$ cat src/rtl/video_channel_mux.sv
// Selects one camera channel (RGB or a grey plane, optionally split-screen) for the VGA controller.
// Latency: 2 cycles from iX/iDVAL/pixel data to oR/oG/oB/oDVAL, 1 pixel per cycle.
// Backpressure: none; the pipeline never stalls.
module video_channel_mux
  import video_channel_mux_pkg::*;
#(
  parameter int NUM_CH   = 2,
  parameter int NUM_GRAY = 6,
  parameter int PIX_W    = 10,
  parameter int X_W      = 11,
  parameter int SPLIT_X  = 320,
  parameter int CH_W     = 2
) (
  input  logic                       iCLK,
  input  logic                       iRST_N,
  input  logic [CH_W-1:0]            iSEL_CH,
  input  logic [2:0]                 iSEL_PLANE,
  input  logic                       iSPLIT,
  input  logic                       iFRAME_START,
  input  logic [X_W-1:0]             iX,
  input  logic                       iDVAL,
  input  logic [NUM_CH*PIX_W-1:0]    iR,
  input  logic [NUM_CH*PIX_W-1:0]    iG,
  input  logic [NUM_CH*PIX_W-1:0]    iB,
  input  logic [NUM_CH*NUM_GRAY*8-1:0] iGRAY,
  output logic [PIX_W-1:0]           oR,
  output logic [PIX_W-1:0]           oG,
  output logic [PIX_W-1:0]           oB,
  output logic                       oDVAL,
  output logic [CH_W-1:0]            oCFG_CH,
  output logic [2:0]                 oCFG_PLANE,
  output logic                       oCFG_SPLIT,
  output logic                       oPENDING,
  output logic                       oSEL_ERR
);

  logic [CH_W-1:0]  ch_b;
  logic [CH_W-1:0]  src_ch;
  logic [PIX_W-1:0] r_sel, g_sel, b_sel;
  logic [7:0]       gray_sel;

  logic [PIX_W-1:0] r_s1, g_s1, b_s1;
  logic [7:0]       gray_s1;
  logic [2:0]       plane_s1;
  logic             dval_s1;

  sel_sync_latch #(
    .NUM_CH   (NUM_CH),
    .NUM_GRAY (NUM_GRAY),
    .CH_W     (CH_W)
  ) u_sel (
    .clk         (iCLK),
    .rst_n       (iRST_N),
    .sel_ch      (iSEL_CH),
    .sel_plane   (iSEL_PLANE),
    .sel_split   (iSPLIT),
    .frame_start (iFRAME_START),
    .cfg_ch      (oCFG_CH),
    .cfg_plane   (oCFG_PLANE),
    .cfg_split   (oCFG_SPLIT),
    .pending     (oPENDING),
    .sel_err     (oSEL_ERR)
  );

  assign ch_b   = (oCFG_CH == CH_W'(NUM_CH - 1)) ? '0 : oCFG_CH + 1'b1;
  assign src_ch = (oCFG_SPLIT && (iX >= X_W'(SPLIT_X))) ? ch_b : oCFG_CH;

  // Loop-decoded muxes keep every slice index constant
  always_comb begin
    r_sel    = '0;
    g_sel    = '0;
    b_sel    = '0;
    gray_sel = '0;
    for (int c = 0; c < NUM_CH; c++) begin
      if (src_ch == CH_W'(c)) begin
        r_sel = iR[c*PIX_W +: PIX_W];
        g_sel = iG[c*PIX_W +: PIX_W];
        b_sel = iB[c*PIX_W +: PIX_W];
        for (int p = 0; p < NUM_GRAY; p++) begin
          if (oCFG_PLANE == 3'(p + 1)) gray_sel = iGRAY[(c*NUM_GRAY + p)*8 +: 8];
        end
      end
    end
  end

  always_ff @(posedge iCLK or negedge iRST_N) begin
    if (!iRST_N) begin
      r_s1     <= '0;
      g_s1     <= '0;
      b_s1     <= '0;
      gray_s1  <= '0;
      plane_s1 <= PLANE_RGB;
      dval_s1  <= 1'b0;
    end else begin
      r_s1     <= r_sel;
      g_s1     <= g_sel;
      b_s1     <= b_sel;
      gray_s1  <= gray_sel;
      plane_s1 <= oCFG_PLANE;
      dval_s1  <= iDVAL;
    end
  end

  always_ff @(posedge iCLK or negedge iRST_N) begin
    if (!iRST_N) begin
      oR    <= '0;
      oG    <= '0;
      oB    <= '0;
      oDVAL <= 1'b0;
    end else begin
      oDVAL <= dval_s1;
      if (!dval_s1) begin
        oR <= '0;
        oG <= '0;
        oB <= '0;
      end else if (plane_s1 == PLANE_RGB) begin
        oR <= r_s1;
        oG <= g_s1;
        oB <= b_s1;
      end else begin
        oR <= PIX_W'(gray_s1) << (PIX_W - 8);
        oG <= PIX_W'(gray_s1) << (PIX_W - 8);
        oB <= PIX_W'(gray_s1) << (PIX_W - 8);
      end
    end
  end

endmodule
==> config.mk <==
export PLATFORM = sky130hd
export DESIGN_NAME = shift_right_arbiter
export DESIGN_NICKNAME = d
export VERILOG_FILES = /design/src/rtl/shift_right_arbiter.sv
export SDC_FILE = /design/constraint.sdc
export NUM_CORES = 1
export LEC_CHECK = 0
export ABC_AREA = 1
export ABC_CLOCK_PERIOD_IN_PS = 3450
export BUFFER_PORTS_ARGS = -buffer_cell sky130_fd_sc_hd__buf_2
export CAP_MARGIN = 5
export CORE_ASPECT_RATIO = 0.5
export CORE_MARGIN = 10
export CORE_UTILIZATION = 56
export DETAILED_ROUTE_END_ITERATION = 10
export GPL_TIMING_DRIVEN = 0
export PLACE_DENSITY = 0.86
export SLEW_MARGIN = 20
export SYNTH_ARGS = -nofsm -noshare
export SYNTH_HDL_FRONTEND = slang
export SYNTH_SLANG_ARGS = --single-unit
==> constraint.sdc <==
create_clock -name clk -period 3.45 [get_ports clk]
set_input_delay 0.5175 -clock clk [delete_from_list [all_inputs] [get_ports clk]]
set_output_delay 0.5175 -clock clk [all_outputs]
set_load 0.01 [all_outputs]
<file path="src/rtl/seg7_scan_decoder.sv">
// Recovers the hex frame shown on a scanned, active-low 4-digit 7-segment bus.
// Optional decimal-point capture is enabled by defining SEG7_DP_EN.
module seg7_scan_decoder #(
  parameter int STABLE_CYCLES = 4,
  parameter int CNT_W         = 3
) (
  input  logic        clk,
  input  logic        rst_n,
  input  logic [6:0]  seg_n,
  input  logic [3:0]  dig_n,
`ifdef SEG7_DP_EN
  input  logic        dp_n,
  output logic [3:0]  dp,
`endif
  output logic [15:0] value,
  output logic        frame_valid,
  output logic        pattern_err,
  output logic [3:0]  capt_mask
);

`ifdef SEG7_DP_EN
  localparam int SEG_W = 8;
`else
  localparam int SEG_W = 7;
`endif
  localparam int SMP_W = SEG_W + 4;
  localparam logic [CNT_W-1:0] CNT_CAP  = CNT_W'(STABLE_CYCLES - 2);
  localparam logic [CNT_W-1:0] CNT_LAST = CNT_W'(STABLE_CYCLES - 1);

  typedef enum logic [1:0] {ST_WAIT, ST_SETTLE, ST_HOLD} state_t;

  // {legal, index} for a one-hot-low strobe; anything else is "no digit"
  function automatic logic [2:0] strobe_decode(input logic [3:0] d);
    case (d)
      4'b1110: strobe_decode = 3'b1_00;
      4'b1101: strobe_decode = 3'b1_01;
      4'b1011: strobe_decode = 3'b1_10;
      4'b0111: strobe_decode = 3'b1_11;
      default: strobe_decode = 3'b0_00;
    endcase
  endfunction

  // {legal, nibble} for an active-low gfedcba pattern
  function automatic logic [4:0] glyph_decode(input logic [6:0] s);
    case (s)
      7'h40: glyph_decode = 5'h10;
      7'h79: glyph_decode = 5'h11;
      7'h24: glyph_decode = 5'h12;
      7'h30: glyph_decode = 5'h13;
      7'h19: glyph_decode = 5'h14;
      7'h12: glyph_decode = 5'h15;
      7'h02: glyph_decode = 5'h16;
      7'h78: glyph_decode = 5'h17;
      7'h00: glyph_decode = 5'h18;
      7'h10: glyph_decode = 5'h19;
      7'h08: glyph_decode = 5'h1A;
      7'h03: glyph_decode = 5'h1B;
      7'h46: glyph_decode = 5'h1C;
      7'h21: glyph_decode = 5'h1D;
      7'h06: glyph_decode = 5'h1E;
      7'h0E: glyph_decode = 5'h1F;
      default: glyph_decode = 5'h00;
    endcase
  endfunction

  logic [SEG_W-1:0] w_seg_in;
  logic [SEG_W-1:0] r_seg_s1, r_seg_s2;
  logic [3:0]       r_dig_s1, r_dig_s2;
  logic [SMP_W-1:0] w_smp, r_prev;
  logic             w_same, w_legal, w_glyph_ok, w_capture;
  logic [1:0]       w_idx;
  logic [3:0]       w_nib, w_mask_next;
  logic [15:0]      w_frame, r_slots, r_value;
  logic [3:0]       r_capt_mask;
  logic             r_frame_valid, r_perr;
  logic [CNT_W-1:0] r_cnt;
  state_t           r_state;

`ifdef SEG7_DP_EN
  logic [3:0] r_dp_slots, r_dp, w_dp_frame;
  assign w_seg_in = {dp_n, seg_n};
  assign dp       = r_dp;
`else
  assign w_seg_in = seg_n;
`endif

  assign w_smp                 = {r_dig_s2, r_seg_s2};
  assign w_same                = (w_smp == r_prev);
  assign {w_legal, w_idx}      = strobe_decode(r_dig_s2);
  assign {w_glyph_ok, w_nib}   = glyph_decode(r_seg_s2[6:0]);
  assign w_mask_next           = r_capt_mask | (4'b0001 << w_idx);
  assign w_capture             = (r_state == ST_SETTLE) && w_same && (r_cnt == CNT_CAP);

  always_comb begin
    w_frame = r_slots;
    w_frame[{w_idx, 2'b00} +: 4] = w_nib;
  end

  // Two-flop synchronizers; idle bus reads as all ones
  always_ff @(posedge clk or negedge rst_n) begin
    if (!rst_n) begin
      r_seg_s1 <= '1;
      r_seg_s2 <= '1;
      r_dig_s1 <= '1;
      r_dig_s2 <= '1;
      r_prev   <= '1;
    end else begin
      r_seg_s1 <= w_seg_in;
      r_seg_s2 <= r_seg_s1;
      r_dig_s1 <= dig_n;
      r_dig_s2 <= r_dig_s1;
      r_prev   <= w_smp;
    end
  end

  always_ff @(posedge clk or negedge rst_n) begin
    if (!rst_n) begin
      r_state <= ST_WAIT;
      r_cnt   <= '0;
    end else begin
      case (r_state)
        ST_WAIT: begin
          if (w_legal) begin
            r_state <= ST_SETTLE;
            r_cnt   <= '0;
          end
        end
        ST_SETTLE: begin
          if (w_same) begin
            if (r_cnt == CNT_CAP) begin
              r_cnt   <= CNT_LAST;
              r_state <= ST_HOLD;
            end else begin
              r_cnt <= r_cnt + 1'b1;
            end
          end else begin
            r_cnt   <= '0;
            r_state <= w_legal ? ST_SETTLE : ST_WAIT;
          end
        end
        ST_HOLD: begin
          if (!w_same) begin
            r_cnt   <= '0;
            r_state <= w_legal ? ST_SETTLE : ST_WAIT;
          end
        end
        default: begin
          r_state <= ST_WAIT;
          r_cnt   <= '0;
        end
      endcase
    end
  end

  // Capture into digit slots; the frame-complete edge publishes value and clears the mask
  always_ff @(posedge clk or negedge rst_n) begin
    if (!rst_n) begin
      r_slots       <= '0;
      r_value       <= '0;
      r_capt_mask   <= '0;
      r_frame_valid <= 1'b0;
      r_perr        <= 1'b0;
    end else begin
      r_frame_valid <= 1'b0;
      r_perr        <= 1'b0;
      if (w_capture) begin
        if (!w_glyph_ok) begin
          r_perr <= 1'b1;
        end else begin
          r_slots <= w_frame;
          if (w_mask_next == 4'hF) begin
            r_value       <= w_frame;
            r_frame_valid <= 1'b1;
            r_capt_mask   <= '0;
          end else begin
            r_capt_mask <= w_mask_next;
          end
        end
      end
    end
  end

`ifdef SEG7_DP_EN
  always_comb begin
    w_dp_frame        = r_dp_slots;
    w_dp_frame[w_idx] = ~r_seg_s2[7];
  end

  always_ff @(posedge clk or negedge rst_n) begin
    if (!rst_n) begin
      r_dp_slots <= '0;
      r_dp       <= '0;
    end else if (w_capture && w_glyph_ok) begin
      r_dp_slots <= w_dp_frame;
      if (w_mask_next == 4'hF) r_dp <= w_dp_frame;
    end
  end
`endif

  assign value       = r_value;
  assign frame_valid = r_frame_valid;
  assign pattern_err = r_perr;
  assign capt_mask   = r_capt_mask;

endmodule

</file>
==> src/rtl/stream_light_ctrl_if.sv <==
`default_nettype none
// +--------------------------------------------------------------------+
// | stream_light_ctrl_if                                               |
// | Button inputs and registered control outputs of stream_light_ctrl. |
// | Rev 1.0                                                            |
// +--------------------------------------------------------------------+
interface stream_light_ctrl_if;
    logic       BtnRun;
    logic       BtnStop;
    logic       BtnDir;
    logic       BtnRestart;
    logic       Run;
    logic       Stop;
    logic       Reverse;
    logic       Restart;
    logic [1:0] State;

    modport master (
        output BtnRun, BtnStop, BtnDir, BtnRestart,
        input  Run, Stop, Reverse, Restart, State
    );

    modport slave (
        input  BtnRun, BtnStop, BtnDir, BtnRestart,
        output Run, Stop, Reverse, Restart, State
    );
endinterface
`default_nettype wire

==> src/rtl/stream_light_ctrl.sv <==
`default_nettype none
// +--------------------------------------------------------------------+
// | stream_light_ctrl                                                  |
// | Debounced four-button control FSM for an LED stream shifter.       |
// | Rev 1.0                                                            |
// +--------------------------------------------------------------------+
module stream_light_ctrl #(
    parameter int DEBOUNCE_CYCLES = 1000000,
    parameter int CNT_W           = 20
) (
    input  logic                 CLK_in,
    input  logic                 Reset,
    stream_light_ctrl_if.slave   bus
);

    localparam int              c_BTN_RUN     = 0;
    localparam int              c_BTN_STOP    = 1;
    localparam int              c_BTN_DIR     = 2;
    localparam int              c_BTN_RESTART = 3;
    localparam logic [CNT_W-1:0] c_CNT_MAX    = CNT_W'(DEBOUNCE_CYCLES - 1);

    typedef enum logic [1:0] {
        ST_IDLE    = 2'b00,
        ST_RUNNING = 2'b01,
        ST_PAUSED  = 2'b10,
        ST_UNUSED  = 2'b11
    } state_t;

    logic [3:0] w_btn_raw;
    logic [3:0] w_deb;
    logic [3:0] sync1_q;
    logic [3:0] sync2_q;
    logic [3:0] deb_dly_q;
    logic [3:0] press_q;

    assign w_btn_raw = {bus.BtnRestart, bus.BtnDir, bus.BtnStop, bus.BtnRun};

    // Press pulses are registered once more so every path has a fixed D+4 latency.
    always_ff @(posedge CLK_in or posedge Reset) begin
        if (Reset) begin
            sync1_q   <= '0;
            sync2_q   <= '0;
            deb_dly_q <= '0;
            press_q   <= '0;
        end else begin
            sync1_q   <= w_btn_raw;
            sync2_q   <= sync1_q;
            deb_dly_q <= w_deb;
            press_q   <= w_deb & ~deb_dly_q;
        end
    end

    for (genvar gi = 0; gi < 4; gi++) begin : g_debounce
        logic [CNT_W-1:0] cnt_q;
        logic             deb_q;

        always_ff @(posedge CLK_in or posedge Reset) begin
            if (Reset) begin
                cnt_q <= '0;
                deb_q <= 1'b0;
            end else if (sync2_q[gi] == deb_q) begin
                cnt_q <= '0;
            end else if (cnt_q == c_CNT_MAX) begin
                cnt_q <= '0;
                deb_q <= ~deb_q;
            end else begin
                cnt_q <= cnt_q + CNT_W'(1);
            end
        end

        assign w_deb[gi] = deb_q;
    end

    state_t state_q;
    state_t state_d;
    logic   run_q;
    logic   stop_q;
    logic   reverse_q;
    logic   reverse_d;
    logic   restart_q;
    logic   restart_req;
    logic   restart_d;

    // Priority Run > Restart > Stop; Dir is handled independently of the rest.
    always_comb begin
        state_d     = state_q;
        restart_req = 1'b0;
        reverse_d   = reverse_q ^ press_q[c_BTN_DIR];
        case (state_q)
            ST_IDLE: begin
                if (press_q[c_BTN_RUN]) begin
                    state_d     = ST_RUNNING;
                    restart_req = 1'b1;
                end
            end
            ST_RUNNING, ST_PAUSED: begin
                if (press_q[c_BTN_RUN]) begin
                    state_d = ST_IDLE;
                end else if (press_q[c_BTN_RESTART]) begin
                    state_d     = ST_RUNNING;
                    restart_req = 1'b1;
                end else if (press_q[c_BTN_STOP]) begin
                    state_d = (state_q == ST_RUNNING) ? ST_PAUSED : ST_RUNNING;
                end
            end
            default: begin
                state_d   = ST_IDLE;
                reverse_d = 1'b0;
            end
        endcase
        restart_d = restart_req & ~restart_q;
    end

    always_ff @(posedge CLK_in or posedge Reset) begin
        if (Reset) begin
            state_q   <= ST_IDLE;
            run_q     <= 1'b0;
            stop_q    <= 1'b0;
            reverse_q <= 1'b0;
            restart_q <= 1'b0;
        end else begin
            state_q   <= state_d;
            run_q     <= (state_d == ST_RUNNING) || (state_d == ST_PAUSED);
            stop_q    <= (state_d == ST_PAUSED);
            reverse_q <= reverse_d;
            restart_q <= restart_d;
        end
    end

    assign bus.State   = state_q;
    assign bus.Run     = run_q;
    assign bus.Stop    = stop_q;
    assign bus.Reverse = reverse_q;
    assign bus.Restart = restart_q;

endmodule
`default_nettype wire

==> src/flat_wrapper.sv <==
// flat-port wrapper written by rule: the top's interface ports become plain ports
module stream_light_ctrl_flat 
#(
    parameter int DEBOUNCE_CYCLES = 1000000,
    parameter int CNT_W           = 20
)
  (CLK_in, Reset, bus_BtnRun, bus_BtnStop, bus_BtnDir, bus_BtnRestart, bus_Run, bus_Stop, bus_Reverse, bus_Restart, bus_State);
  stream_light_ctrl_if bus_i ();
  input  logic CLK_in;
  input  logic Reset;
  input wire logic [$bits(bus_i.BtnRun)-1:0] bus_BtnRun;
  input wire logic [$bits(bus_i.BtnStop)-1:0] bus_BtnStop;
  input wire logic [$bits(bus_i.BtnDir)-1:0] bus_BtnDir;
  input wire logic [$bits(bus_i.BtnRestart)-1:0] bus_BtnRestart;
  output wire logic [$bits(bus_i.Run)-1:0] bus_Run;
  output wire logic [$bits(bus_i.Stop)-1:0] bus_Stop;
  output wire logic [$bits(bus_i.Reverse)-1:0] bus_Reverse;
  output wire logic [$bits(bus_i.Restart)-1:0] bus_Restart;
  output wire logic [$bits(bus_i.State)-1:0] bus_State;
  assign bus_i.BtnRun = bus_BtnRun;
  assign bus_i.BtnStop = bus_BtnStop;
  assign bus_i.BtnDir = bus_BtnDir;
  assign bus_i.BtnRestart = bus_BtnRestart;
  assign bus_Run = bus_i.Run;
  assign bus_Stop = bus_i.Stop;
  assign bus_Reverse = bus_i.Reverse;
  assign bus_Restart = bus_i.Restart;
  assign bus_State = bus_i.State;
  stream_light_ctrl #(.DEBOUNCE_CYCLES(DEBOUNCE_CYCLES), .CNT_W(CNT_W)) u_core (.CLK_in(CLK_in), .Reset(Reset), .bus(bus_i));
endmodule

........

Task details: Scan the listing above for the line that has "4'b1011: strobe_decode = 3'b1_10;", then copy exactly from that line through the line that has "active-low gfedcba pattern".

Written answer:
      4'b1011: strobe_decode = 3'b1_10;
      4'b0111: strobe_decode = 3'b1_11;
      default: strobe_decode = 3'b0_00;
    endcase
  endfunction

  // {legal, nibble} for an active-low gfedcba pattern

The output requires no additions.